*** Opening SUPPLIED DATA ***

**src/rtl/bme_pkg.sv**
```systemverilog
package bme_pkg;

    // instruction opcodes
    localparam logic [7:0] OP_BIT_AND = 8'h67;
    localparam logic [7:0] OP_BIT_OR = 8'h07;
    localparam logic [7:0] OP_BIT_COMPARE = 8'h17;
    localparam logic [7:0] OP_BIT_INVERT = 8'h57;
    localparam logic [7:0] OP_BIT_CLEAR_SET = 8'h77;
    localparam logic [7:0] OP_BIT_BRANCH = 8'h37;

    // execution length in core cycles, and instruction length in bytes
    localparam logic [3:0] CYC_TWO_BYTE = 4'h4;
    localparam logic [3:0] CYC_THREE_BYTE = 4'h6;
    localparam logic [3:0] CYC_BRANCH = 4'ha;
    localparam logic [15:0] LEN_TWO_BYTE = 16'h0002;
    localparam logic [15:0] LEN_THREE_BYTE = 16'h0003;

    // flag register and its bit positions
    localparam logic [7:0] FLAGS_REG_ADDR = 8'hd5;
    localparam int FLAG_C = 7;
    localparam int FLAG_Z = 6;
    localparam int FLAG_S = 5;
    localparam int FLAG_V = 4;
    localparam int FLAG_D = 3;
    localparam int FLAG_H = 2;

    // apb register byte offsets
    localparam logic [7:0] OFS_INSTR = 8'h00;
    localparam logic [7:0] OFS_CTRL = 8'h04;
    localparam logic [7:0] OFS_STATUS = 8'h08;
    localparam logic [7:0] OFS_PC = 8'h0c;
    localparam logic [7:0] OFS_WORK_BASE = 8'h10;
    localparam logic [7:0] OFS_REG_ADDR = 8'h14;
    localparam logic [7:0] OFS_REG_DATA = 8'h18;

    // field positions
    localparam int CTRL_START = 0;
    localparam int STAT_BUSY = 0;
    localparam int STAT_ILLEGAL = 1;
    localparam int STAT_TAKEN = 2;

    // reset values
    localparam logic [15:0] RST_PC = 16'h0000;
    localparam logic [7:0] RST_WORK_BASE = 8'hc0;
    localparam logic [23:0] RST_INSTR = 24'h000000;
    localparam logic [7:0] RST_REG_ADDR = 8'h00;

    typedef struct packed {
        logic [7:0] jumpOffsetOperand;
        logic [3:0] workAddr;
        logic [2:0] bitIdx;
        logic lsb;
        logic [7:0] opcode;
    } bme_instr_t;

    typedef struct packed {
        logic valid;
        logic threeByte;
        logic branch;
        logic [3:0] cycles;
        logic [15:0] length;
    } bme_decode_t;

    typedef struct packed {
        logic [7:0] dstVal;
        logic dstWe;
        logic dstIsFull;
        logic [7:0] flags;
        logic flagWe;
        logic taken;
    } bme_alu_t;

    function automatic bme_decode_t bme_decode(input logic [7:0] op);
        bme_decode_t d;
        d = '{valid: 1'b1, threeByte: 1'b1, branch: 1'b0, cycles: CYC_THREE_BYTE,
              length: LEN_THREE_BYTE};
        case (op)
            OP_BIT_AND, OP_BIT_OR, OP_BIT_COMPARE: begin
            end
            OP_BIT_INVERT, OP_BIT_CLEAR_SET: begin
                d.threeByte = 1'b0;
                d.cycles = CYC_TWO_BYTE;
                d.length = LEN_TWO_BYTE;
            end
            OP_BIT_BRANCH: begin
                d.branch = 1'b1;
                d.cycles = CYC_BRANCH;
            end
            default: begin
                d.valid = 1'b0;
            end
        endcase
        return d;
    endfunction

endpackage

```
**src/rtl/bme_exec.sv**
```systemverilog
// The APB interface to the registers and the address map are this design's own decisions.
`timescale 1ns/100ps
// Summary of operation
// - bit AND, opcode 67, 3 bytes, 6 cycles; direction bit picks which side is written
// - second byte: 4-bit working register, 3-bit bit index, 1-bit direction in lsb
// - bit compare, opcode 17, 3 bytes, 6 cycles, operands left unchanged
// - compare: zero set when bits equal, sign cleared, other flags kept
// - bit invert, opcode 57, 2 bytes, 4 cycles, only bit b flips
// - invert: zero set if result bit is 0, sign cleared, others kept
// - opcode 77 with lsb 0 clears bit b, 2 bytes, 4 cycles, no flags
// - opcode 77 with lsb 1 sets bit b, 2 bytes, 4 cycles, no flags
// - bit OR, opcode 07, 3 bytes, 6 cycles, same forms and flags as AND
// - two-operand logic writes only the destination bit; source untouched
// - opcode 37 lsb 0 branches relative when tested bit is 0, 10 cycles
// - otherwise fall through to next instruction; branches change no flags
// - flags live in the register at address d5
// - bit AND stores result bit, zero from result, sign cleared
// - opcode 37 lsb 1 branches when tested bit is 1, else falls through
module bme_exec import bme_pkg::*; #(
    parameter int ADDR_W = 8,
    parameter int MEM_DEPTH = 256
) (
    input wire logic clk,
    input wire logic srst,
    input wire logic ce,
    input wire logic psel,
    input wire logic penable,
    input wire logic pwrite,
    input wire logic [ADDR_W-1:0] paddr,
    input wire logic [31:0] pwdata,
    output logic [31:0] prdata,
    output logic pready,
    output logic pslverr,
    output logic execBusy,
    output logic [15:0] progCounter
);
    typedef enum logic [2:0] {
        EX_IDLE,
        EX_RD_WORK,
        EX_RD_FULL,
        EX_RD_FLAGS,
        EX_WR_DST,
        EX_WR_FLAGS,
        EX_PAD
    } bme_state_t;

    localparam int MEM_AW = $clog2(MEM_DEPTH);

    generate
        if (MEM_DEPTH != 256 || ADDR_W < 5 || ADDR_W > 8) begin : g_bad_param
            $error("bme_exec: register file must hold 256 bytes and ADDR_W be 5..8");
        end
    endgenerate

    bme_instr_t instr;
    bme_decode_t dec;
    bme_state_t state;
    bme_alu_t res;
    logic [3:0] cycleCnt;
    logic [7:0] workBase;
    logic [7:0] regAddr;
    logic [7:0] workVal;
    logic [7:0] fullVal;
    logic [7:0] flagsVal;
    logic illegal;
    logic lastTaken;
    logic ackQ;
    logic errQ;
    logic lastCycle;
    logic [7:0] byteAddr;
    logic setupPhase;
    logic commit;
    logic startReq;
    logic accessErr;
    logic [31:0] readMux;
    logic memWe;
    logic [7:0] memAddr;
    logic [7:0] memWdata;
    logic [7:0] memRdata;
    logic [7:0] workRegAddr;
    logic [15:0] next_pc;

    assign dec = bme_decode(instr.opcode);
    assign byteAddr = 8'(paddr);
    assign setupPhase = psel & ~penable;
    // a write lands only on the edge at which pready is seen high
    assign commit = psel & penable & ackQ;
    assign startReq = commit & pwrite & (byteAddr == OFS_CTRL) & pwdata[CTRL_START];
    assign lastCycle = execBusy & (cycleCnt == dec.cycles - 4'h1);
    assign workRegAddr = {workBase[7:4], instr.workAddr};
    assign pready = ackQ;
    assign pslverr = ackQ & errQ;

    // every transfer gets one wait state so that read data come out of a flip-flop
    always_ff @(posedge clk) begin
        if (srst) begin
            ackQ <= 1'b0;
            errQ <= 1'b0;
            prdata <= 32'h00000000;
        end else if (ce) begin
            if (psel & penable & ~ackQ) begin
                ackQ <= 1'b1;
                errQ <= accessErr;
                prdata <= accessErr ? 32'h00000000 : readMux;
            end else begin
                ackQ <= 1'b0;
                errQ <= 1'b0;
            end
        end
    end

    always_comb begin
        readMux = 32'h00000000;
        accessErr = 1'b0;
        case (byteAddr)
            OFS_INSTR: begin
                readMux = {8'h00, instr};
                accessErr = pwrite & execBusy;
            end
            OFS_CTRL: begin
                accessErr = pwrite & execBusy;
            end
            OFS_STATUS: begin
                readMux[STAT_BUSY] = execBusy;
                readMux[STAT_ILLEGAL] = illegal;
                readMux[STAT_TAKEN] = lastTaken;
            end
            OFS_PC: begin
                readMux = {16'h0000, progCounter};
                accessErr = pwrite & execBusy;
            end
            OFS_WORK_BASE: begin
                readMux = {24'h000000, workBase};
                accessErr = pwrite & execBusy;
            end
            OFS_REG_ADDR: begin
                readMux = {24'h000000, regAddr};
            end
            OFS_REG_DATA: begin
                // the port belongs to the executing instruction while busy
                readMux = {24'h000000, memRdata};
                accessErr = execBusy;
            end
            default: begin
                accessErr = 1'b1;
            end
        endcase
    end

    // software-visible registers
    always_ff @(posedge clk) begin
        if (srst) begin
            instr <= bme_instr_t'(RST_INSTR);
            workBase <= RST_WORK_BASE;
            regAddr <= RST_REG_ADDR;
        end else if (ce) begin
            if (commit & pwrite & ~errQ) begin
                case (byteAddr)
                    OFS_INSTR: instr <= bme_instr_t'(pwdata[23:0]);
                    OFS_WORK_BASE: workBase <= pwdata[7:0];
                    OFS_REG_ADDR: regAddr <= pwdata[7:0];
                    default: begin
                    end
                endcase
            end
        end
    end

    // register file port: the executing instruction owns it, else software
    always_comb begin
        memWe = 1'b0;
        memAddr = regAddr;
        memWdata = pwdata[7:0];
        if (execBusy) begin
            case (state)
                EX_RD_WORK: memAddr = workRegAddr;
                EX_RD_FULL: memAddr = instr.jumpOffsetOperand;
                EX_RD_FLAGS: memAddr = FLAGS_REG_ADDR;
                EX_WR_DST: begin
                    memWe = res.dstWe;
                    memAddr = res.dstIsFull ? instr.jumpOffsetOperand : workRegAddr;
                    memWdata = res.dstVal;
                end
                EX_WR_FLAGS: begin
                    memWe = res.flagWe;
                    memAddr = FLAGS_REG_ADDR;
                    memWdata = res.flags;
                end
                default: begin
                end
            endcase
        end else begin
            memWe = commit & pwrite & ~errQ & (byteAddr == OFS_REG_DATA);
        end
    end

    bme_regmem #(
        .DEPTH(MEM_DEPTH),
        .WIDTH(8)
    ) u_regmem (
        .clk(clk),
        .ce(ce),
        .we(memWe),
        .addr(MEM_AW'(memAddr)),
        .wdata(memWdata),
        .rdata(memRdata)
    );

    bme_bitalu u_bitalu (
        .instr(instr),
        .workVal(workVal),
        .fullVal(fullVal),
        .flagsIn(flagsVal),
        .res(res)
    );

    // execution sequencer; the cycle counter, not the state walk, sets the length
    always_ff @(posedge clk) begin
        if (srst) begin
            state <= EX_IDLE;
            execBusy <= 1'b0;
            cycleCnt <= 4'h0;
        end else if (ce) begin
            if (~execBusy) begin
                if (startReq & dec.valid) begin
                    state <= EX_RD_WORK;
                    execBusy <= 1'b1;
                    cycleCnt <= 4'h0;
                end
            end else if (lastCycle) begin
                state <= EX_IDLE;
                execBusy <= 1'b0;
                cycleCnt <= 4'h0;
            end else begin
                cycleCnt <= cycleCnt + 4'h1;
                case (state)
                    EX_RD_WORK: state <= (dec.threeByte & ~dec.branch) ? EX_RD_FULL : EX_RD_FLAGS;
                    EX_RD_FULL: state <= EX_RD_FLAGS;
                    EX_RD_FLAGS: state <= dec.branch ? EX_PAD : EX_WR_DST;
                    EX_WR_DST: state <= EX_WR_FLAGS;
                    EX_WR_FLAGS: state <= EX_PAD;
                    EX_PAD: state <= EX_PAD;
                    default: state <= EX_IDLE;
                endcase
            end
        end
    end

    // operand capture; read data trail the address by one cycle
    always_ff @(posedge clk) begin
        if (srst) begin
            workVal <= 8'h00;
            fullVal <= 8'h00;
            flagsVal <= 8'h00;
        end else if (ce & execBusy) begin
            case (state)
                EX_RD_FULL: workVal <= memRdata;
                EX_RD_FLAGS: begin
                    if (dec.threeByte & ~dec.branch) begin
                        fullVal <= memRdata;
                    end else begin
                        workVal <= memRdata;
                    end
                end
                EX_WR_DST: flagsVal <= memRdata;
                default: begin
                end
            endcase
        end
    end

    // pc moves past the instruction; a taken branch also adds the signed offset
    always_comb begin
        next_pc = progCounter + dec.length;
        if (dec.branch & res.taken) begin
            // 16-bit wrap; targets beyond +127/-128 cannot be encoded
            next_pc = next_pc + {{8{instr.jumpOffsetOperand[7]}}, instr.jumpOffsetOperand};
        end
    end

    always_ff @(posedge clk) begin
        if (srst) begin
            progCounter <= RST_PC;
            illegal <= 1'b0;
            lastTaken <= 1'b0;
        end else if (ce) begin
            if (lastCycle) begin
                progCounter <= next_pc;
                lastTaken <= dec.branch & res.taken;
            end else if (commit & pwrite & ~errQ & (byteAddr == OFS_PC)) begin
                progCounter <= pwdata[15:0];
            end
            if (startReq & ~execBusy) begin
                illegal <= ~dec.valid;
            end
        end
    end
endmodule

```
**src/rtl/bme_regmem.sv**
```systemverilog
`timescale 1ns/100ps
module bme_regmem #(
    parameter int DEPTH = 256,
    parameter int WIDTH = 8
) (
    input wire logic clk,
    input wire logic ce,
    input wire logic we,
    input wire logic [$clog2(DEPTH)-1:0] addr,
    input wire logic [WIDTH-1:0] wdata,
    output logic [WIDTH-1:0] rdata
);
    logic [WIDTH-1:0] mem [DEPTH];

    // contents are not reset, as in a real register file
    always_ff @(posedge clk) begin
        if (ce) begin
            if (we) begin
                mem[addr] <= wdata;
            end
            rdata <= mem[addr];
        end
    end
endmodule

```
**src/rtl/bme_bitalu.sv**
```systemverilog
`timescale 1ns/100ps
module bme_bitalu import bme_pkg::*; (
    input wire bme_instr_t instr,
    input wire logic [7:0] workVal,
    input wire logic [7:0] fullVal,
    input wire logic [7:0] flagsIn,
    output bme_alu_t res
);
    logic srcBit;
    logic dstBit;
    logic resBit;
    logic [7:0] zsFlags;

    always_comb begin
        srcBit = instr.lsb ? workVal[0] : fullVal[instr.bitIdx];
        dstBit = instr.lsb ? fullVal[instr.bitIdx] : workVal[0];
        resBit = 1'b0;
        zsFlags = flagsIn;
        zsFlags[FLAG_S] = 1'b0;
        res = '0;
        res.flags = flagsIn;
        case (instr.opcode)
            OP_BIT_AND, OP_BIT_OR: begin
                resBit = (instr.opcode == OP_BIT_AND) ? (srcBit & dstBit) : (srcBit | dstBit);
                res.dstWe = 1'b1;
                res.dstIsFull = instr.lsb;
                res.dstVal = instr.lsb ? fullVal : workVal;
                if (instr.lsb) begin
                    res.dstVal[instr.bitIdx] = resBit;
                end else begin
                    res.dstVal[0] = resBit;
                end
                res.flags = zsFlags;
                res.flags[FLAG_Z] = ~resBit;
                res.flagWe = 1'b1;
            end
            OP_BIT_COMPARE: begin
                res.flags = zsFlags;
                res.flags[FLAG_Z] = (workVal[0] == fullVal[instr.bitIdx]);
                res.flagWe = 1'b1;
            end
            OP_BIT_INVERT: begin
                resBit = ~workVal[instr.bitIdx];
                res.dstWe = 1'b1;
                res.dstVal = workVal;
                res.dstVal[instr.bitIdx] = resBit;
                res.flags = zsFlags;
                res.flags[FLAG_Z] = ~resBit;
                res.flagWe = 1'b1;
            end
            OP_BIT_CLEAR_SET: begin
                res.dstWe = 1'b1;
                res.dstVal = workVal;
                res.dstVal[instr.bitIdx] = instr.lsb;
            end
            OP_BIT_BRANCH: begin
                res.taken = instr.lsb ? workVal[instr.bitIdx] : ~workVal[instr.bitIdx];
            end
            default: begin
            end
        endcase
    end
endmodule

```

*** Closing SUPPLIED DATA ***

ACTIVITY
Return all lines in the data that include the word "parameter".

ANSWER TO THIS TASK
    parameter int ADDR_W = 8,
    parameter int MEM_DEPTH = 256
    parameter int DEPTH = 256,
    parameter int WIDTH = 8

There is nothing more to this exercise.